Regional angiogenesis induced in nonischemic tissue by an adenoviral vector expressing vascular endothelial growth factor.

Overview

The feasibility of a single administration of a replication-deficient adenovirus (Ad) vector encoding the cDNA for human vascular endothelial growth factor (VEGF) (AdCMV.VEGF) to induce neovascularization in vivo in normal tissue was evaluated in retroperitoneal adipose tissue. Following administration of AdCMV.VEGF (10(9) pfu/50 microliters), maximal VEGF cDNA expression was observed at 2-5 days in the injected adipose tissue. No VEGF protein was detected at > or = 10 days in injected adipose tissue, and there was no increase in serum VEGF levels at any time.
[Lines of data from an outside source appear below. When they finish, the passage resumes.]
### config.mk
export PLATFORM = sky130hd
export DESIGN_NAME = key_sequencer
export DESIGN_NICKNAME = d
export VERILOG_FILES = /design/src/rtl/aes_pkg.sv /design/src/rtl/key_sequencer.sv
export SDC_FILE = /design/constraint.sdc
export NUM_CORES = 1
export LEC_CHECK = 0
export BUFFER_PORTS_ARGS = -buffer_cell sky130_fd_sc_hd__buf_4
export CORE_AREA = 2 2 188 190
export DETAILED_ROUTE_END_ITERATION = 10
export DIE_AREA = 0 0 190 192
export PLACE_DENSITY = 0.85
export SETUP_SLACK_MARGIN = 0.2
export SKIP_LAST_GASP = 1
export SYNTH_ARGS = -nofsm -noshare
export SYNTH_HDL_FRONTEND = slang
export SYNTH_SLANG_ARGS = --single-unit
### constraint.sdc
create_clock -name clk -period 3.4 [get_ports clk]
set_input_delay 0.17 -clock clk [delete_from_list [all_inputs] [get_ports clk]]
set_output_delay 0.17 -clock clk [all_outputs]
set_load 0.02 [all_outputs]
### src/rtl/aes_pkg.sv
// Shared AES definitions: round count, word type, key sequencer FSM states and a
// helper that extracts word i (word 0 in the MSBs) from a 128-bit key.
package aes_pkg;

  localparam int unsigned NR = 10;

  typedef logic [31:0] word_t;

  typedef enum logic [2:0] {
    StIdle,
    StLoad,
    StWaitDone,
    StReady,
    StFetch,
    StOut
  } ks_state_e;

  function automatic word_t key_word(input logic [127:0] key, input logic [1:0] idx);
    return key[127 - 32*int'(idx) -: 32];
  endfunction

endpackage

### src/rtl/key_sequencer.sv
// Feeds a cipher key word-by-word into key_expand, then hands out assembled round keys
// on request. Define KEY_SEQ_DECRYPT_EN to add a dec input selecting descending order.
module key_sequencer #(
  parameter int unsigned NR        = aes_pkg::NR,
  parameter int unsigned KEY_WORDS = 4
) (
  input  logic         clk,
  input  logic         reset,
  input  logic [127:0] key_in,
  input  logic         key_valid,
`ifdef KEY_SEQ_DECRYPT_EN
  input  logic         dec,
`endif
  output logic         key_ready,
  output logic         ke_start,
  output logic [31:0]  ke_cipher_key,
  input  logic         ke_done,
  output logic [3:0]   ke_round_key_num,
  output logic [1:0]   ke_r_index,
  input  logic [31:0]  ke_round_key,
  input  logic         rk_req,
  input  logic         rk_rewind,
  output logic         rk_valid,
  output logic [127:0] rk_out,
  output logic [3:0]   rk_round,
  output logic         rk_last,
  output logic         busy
);

  import aes_pkg::*;

  localparam logic [3:0] LastRound = 4'(NR);
  localparam logic [1:0] LastWord  = 2'(KEY_WORDS - 1);

  ks_state_e    state_q;
  logic [127:0] key_q;
  logic [127:0] rk_buf_q;
  logic [1:0]   load_cnt_q;
  logic [3:0]   ptr_q;
  logic [3:0]   first_round, last_round, next_ptr;
  logic         dec_q, dec_now;

`ifdef KEY_SEQ_DECRYPT_EN
  assign dec_now = dec;

  always_ff @(posedge clk) begin
    if (reset) begin
      dec_q <= 1'b0;
    end else if (key_valid && key_ready) begin
      dec_q <= dec;
    end
  end
`else
  assign dec_now = 1'b0;
  assign dec_q   = 1'b0;
`endif

  always_comb begin
    first_round = dec_q ? LastRound : 4'd0;
    last_round  = dec_q ? 4'd0 : LastRound;
    if (ptr_q == last_round) begin
      next_ptr = first_round;
    end else begin
      next_ptr = dec_q ? ptr_q - 4'd1 : ptr_q + 4'd1;
    end
  end

  always_ff @(posedge clk) begin
    if (reset) begin
      state_q          <= StIdle;
      key_q            <= '0;
      rk_buf_q         <= '0;
      load_cnt_q       <= '0;
      ptr_q            <= '0;
      key_ready        <= 1'b1;
      ke_start         <= 1'b0;
      ke_cipher_key    <= '0;
      ke_round_key_num <= '0;
      ke_r_index       <= '0;
      rk_valid         <= 1'b0;
      rk_out           <= '0;
      rk_round         <= '0;
      rk_last          <= 1'b0;
      busy             <= 1'b0;
    end else begin
      rk_valid <= 1'b0;
      case (state_q)
        StIdle, StReady: begin
          // Key acceptance wins over rewind, rewind wins over a round-key request.
          if (key_valid) begin
            state_q       <= StLoad;
            key_q         <= key_in;
            load_cnt_q    <= '0;
            ptr_q         <= dec_now ? LastRound : 4'd0;
            key_ready     <= 1'b0;
            busy          <= 1'b1;
            ke_start      <= 1'b1;
            ke_cipher_key <= key_word(key_in, 2'd0);
          end else if (state_q == StReady && rk_rewind) begin
            ptr_q <= first_round;
          end else if (state_q == StReady && rk_req) begin
            state_q          <= StFetch;
            key_ready        <= 1'b0;
            busy             <= 1'b1;
            ke_round_key_num <= ptr_q;
            ke_r_index       <= '0;
          end
        end
        StLoad: begin
          if (load_cnt_q == LastWord) begin
            state_q       <= StWaitDone;
            ke_start      <= 1'b0;
            ke_cipher_key <= '0;
          end else begin
            load_cnt_q    <= load_cnt_q + 2'd1;
            ke_cipher_key <= key_word(key_q, load_cnt_q + 2'd1);
          end
        end
        StWaitDone: begin
          if (ke_done) begin
            state_q   <= StReady;
            key_ready <= 1'b1;
            busy      <= 1'b0;
          end
        end
        StFetch: begin
          rk_buf_q[127 - 32*int'(ke_r_index) -: 32] <= ke_round_key;
          if (ke_r_index == LastWord) begin
            state_q          <= StOut;
            ke_round_key_num <= '0;
            ke_r_index       <= '0;
          end else begin
            ke_r_index <= ke_r_index + 2'd1;
          end
        end
        StOut: begin
          rk_valid  <= 1'b1;
          rk_out    <= rk_buf_q;
          rk_round  <= ptr_q;
          rk_last   <= (ptr_q == last_round);
          ptr_q     <= next_ptr;
          state_q   <= StReady;
          key_ready <= 1'b1;
          busy      <= 1'b0;
        end
        default: state_q <= StIdle;
      endcase
    end
  end

endmodule

==> out/qor.yml <==
synth_nets: 2234
track_usage: 0.300
p_leak_nw: 8.59
drive_above_1_share: 0.197
grt_max_degree: 161
cts.sinks: 440
clock_path_buffers: 3
slowest_delay_ns: 0.63
clkLatencyLatePin_ns: 0.55
die-area_um2: 36500
die_y_um: 192
yosysWarnings: 0
ys_seq_area_frac: 0.518
ant_nets: 0
post_dp_cell_area_um2: 19600
dieWidth_um: 190
outcome: "finished, final reports clean"
min_path_type: "input port to flip-flop"
vdd_drop_max_mv: 0.461
final_area_um2: 22700
clock-skew-final_ns: 0.0189
syn_area_um2: 17000
synth_cells: 2061
syn2layout_area_growth_pct: 33.7
cts_tree: "built"
avgSynthCellArea_um2: 8.25
drv_cap: 0
r2r_start: "state_q[2]"
ff2ff_setup_slack_ns: 1.02
worst_pin_slew_ns: 0.896
yosys_register_bits: 440
final-setup-viol-count: 0
vias: 17100
grt_overflow: 0
grt_setup_unrepaired: "no"
synth_edf_count: 0
via_per_inst: 5.79
routed_wl_mm: 57.0
grt_pass1_wl_mm: 87.5
start_util: 0.496
ios: 341
arrival_ns: 2.81
htreeDepth: 2
num_rows: 68
ys_types: 54
antenna_found_initial: 2
hpwl_mm: 32.7
cp_max_fo: 62
fmax_ghz: 0.420
ys_async_sr_fraction: 0
power_density_nw_per_um2: 613
crit_type: "flip-flop to flip-flop"
r2r_end: "key_q[24]"
fin_crit_ns: 2.38
crit_path_start_kind: "flip-flop"
cp_slowest_cell: "nor4_4"
port_buffers: 340
path_clk_slew_ns: 0.07
path_cells: "buf_4 -> nor4_4 -> buf_12 -> nand2_1 -> a21oi_1"
crit_path_end_kind: "flip-flop"
ys.flop_type: "dfxtp_1"
fin_setup_tns_ns: 0
root_buffer: "clkbuf_16"
gp_congestion: 0.869
firstDrtPassIters: 7
drv_slew: 0
period_share: 0.701
reg2regPathDepth: 5
drc: 0
endpoint: "key_q[24]"
grt_pass1_vias: 16300
initialDrtViolationCount: 2087
crit_start: "state_q[2]"
routedWlPerCell_um: 19.3
post_cts_buffers: 0
finalHoldViolCount: 0
max_slew_margin: 0.403
required_ns: 3.83
nets: 2634
numCtsBuffers: 43
coreArea_um2: 34300
-- per-stage QoR --
step / setup slack, ns / util / cells / hold WS (ns) / power [W]
floorplan: 1.53 / - / 2061 / 0.306 / 0.00777
global placement: 1.33 / 0.573 / 2711 / 0.418 / 0.00858
detailed placement: 1.18 / 0.573 / 2711 / 0.424 / 0.00868
CTS: 1.15 / 0.663 / 2948 / 0.135 / 0.0137
global route: 0.867 / 0.663 / 2950 / 0.172 / 0.0144
finish: 1.02 / 0.663 / 2951 / 0.128 / 0.0139
-- flip-flops by register name (all words and copies together) (netlist names) --
| signal | cells |
|---|---|
| key_q | 128 |
| rk_buf_q | 128 |
| rk_out | 128 |
| ke_cipher_key | 32 |
| ke_round_key_num | 4 |
| ptr_q | 4 |
| rk_round | 4 |
| state_q | 3 |
| ke_r_index | 2 |
| load_cnt_q | 2 |
| busy | 1 |
| ke_start | 1 |
| key_ready | 1 |
| rk_last | 1 |
| rk_valid | 1 |
-- per-layer routing --
metal / GRT usage / wire length (um) / part of all wire
met4: 0.154 / 2950 / 0.052
met2: 0.509 / 27400 / 0.48
met5: 0 / 0 / 0
met3: 0.0599 / 5870 / 0.10
met1: 0.363 / 20700 / 0.36
-- how the worst min path moves through the flow --
stage	startpoint	end	slack [ns]	cells past startpoint
detailed placement	key_in[33]	key_q[33]	0.42	3
global route	reset	rk_buf_q[63]	0.17	2
global placement	key_in[12]	key_q[12]	0.42	3
finish	reset	rk_out[97]	0.13	2
CTS	reset	rk_buf_q[119]	0.13	2
floorplan	key_in[0]	key_q[0]	0.31	2
-- synthesized netlist by cell type (all sizes together), types with 2 or more instances --
| master | count | area (um^2) |
|---|---|---|
| buf | 82 | 485 |
| nand3 | 130 | 651 |
| o22ai | 5 | 31.3 |
| ha | 7 | 87.6 |
| and2 | 6 | 37.5 |
| nor4 | 2 | 27.5 |
| or3 | 27 | 169 |
| o21ai | 8 | 43.8 |
| a221oi | 28 | 245 |
| nor2b | 5 | 31.3 |
| clkbuf | 98 | 368 |
| nor3b | 3 | 27.5 |
| nand4 | 2 | 12.5 |
| mux2i | 4 | 40.0 |
| o31a | 5 | 43.8 |
| a211oi | 32 | 240 |
| nand2 | 664 | 2490 |
| nor2 | 15 | 58.8 |
| nor3 | 4 | 31.3 |
| inv | 36 | 135 |
| a21oi | 403 | 2020 |
| mux4 | 32 | 728 |
| dfxtp | 440 | 8810 |
| nand2b | 4 | 25.0 |
-- critical path, delay by kind of cell, from the launching register on --
| family | cells | cell delay (ns) |
|---|---|---|
| buffers and inverters | 2 | 0.67 |
| DFF | 1 | 0.49 |
| AOI/OAI and AO/OA | 1 | 0.31 |
| and+or+nand+nor | 2 | 0.73 |
-- cells by family (layout without fill, tap and decap cells) --
kind of cell / count (synthesis) / count (layout) / synth area share
adder cells (fa/ha/maj): 7 / 7 / 0.00515
AO/OA/AOI/OAI: 492 / 492 / 0.160
other: 0 / 3 / 0
buffers and inverters: 216 / 648 / 0.0582
multiplexers: 37 / 37 / 0.0459
AND/OR/NAND/NOR: 869 / 869 / 0.213
flip-flops: 440 / 440 / 0.518
-- final cells by class --
type                            count  area, um^2
Antenna cell                        3        7.51
Clock buffer                       57        1210
Clock inverter                     20         279
Fill cell                        2427       11600
Inverter                           36         135
Multi-Input combinational cell   1405        7220
Sequential cell                   440        8810
Tap cell                          455         569
Timing Repair Buffer              535        4500
-- cells in the final DEF (no fill, tap or decap), types with 3 or more instances in the layout --
| cell type | synthesis | layout |
|---|---|---|
| o31a_1 | 5 | 5 |
| ha_1 | 7 | 7 |
| buf_4 | 15 | 368 |
| clkbuf_1 | 98 | 6 |
| inv_1 | 36 | 36 |
| clkinv_2 | 0 | 8 |
| o22ai_1 | 5 | 5 |
| clkbuf_8 | 0 | 8 |
| mux4_2 | 30 | 30 |
| a221oi_1 | 28 | 28 |
| nand2b_1 | 4 | 3 |
| diode_2 | 0 | 3 |
| nor3_1 | 3 | 3 |
| a21oi_1 | 403 | 403 |
| nand2_1 | 664 | 664 |
| or3_1 | 27 | 27 |
| buf_12 | 0 | 6 |
| dfxtp_1 | 440 | 438 |
| mux2i_1 | 4 | 4 |
| and2_1 | 5 | 5 |
| nor2b_1 | 5 | 4 |
| nor2_2 | 1 | 4 |
| nor2_1 | 14 | 10 |
| nand3_1 | 130 | 130 |
| dlygate4sd3_1 | 0 | 160 |
| clkbuf_16 | 0 | 43 |
| a211oi_1 | 32 | 32 |
| bufinv_16 | 0 | 5 |
| o21ai_0 | 6 | 6 |
-- where the power goes --
| part | switching [W] | internal (W) |
|---|---|---|
| clock network | 0.00210 | 0.00291 |
| registers | 0.000344 | 0.00561 |
| logic | 0.00175 | 0.00122 |
| total | 0.00419 | 0.00974 |
-- repair_timing --
item / 4_1_cts / 5_1_grt
endpoints found under the hold margin: 256 / 0
resized for setup: 0 / 0
hold buffers: 160 / 0
endpoints found under the setup margin: 0 / 0
Note: power is estimated with default switching activity, not from simulation.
In vivo quantification of the number of blood vessels using 30x visualization of the adipose tissue demonstrated an increase in vessel number by 10 days, plateauing by 30 days with a 123% increase in vessel number compared to the control vector AdCMV.Null, despite the fact that no VEGF protein was detected after 5 days. Consistent with the in vivo data, histologic quantification of capillary number demonstrated an increase by day 5, reaching a 38% increase over AdCMV.Null by day 30. These observations demonstrate that an Ad vector carrying the VEGF cDNA is capable of inducing the growth of new blood vessels in a regional fashion in a relatively avascular, normal organ. This suggests in vivo Ad-mediated gene transfer may be useful for therapeutic angiogenesis in the treatment of ischemic cardiovascular disease.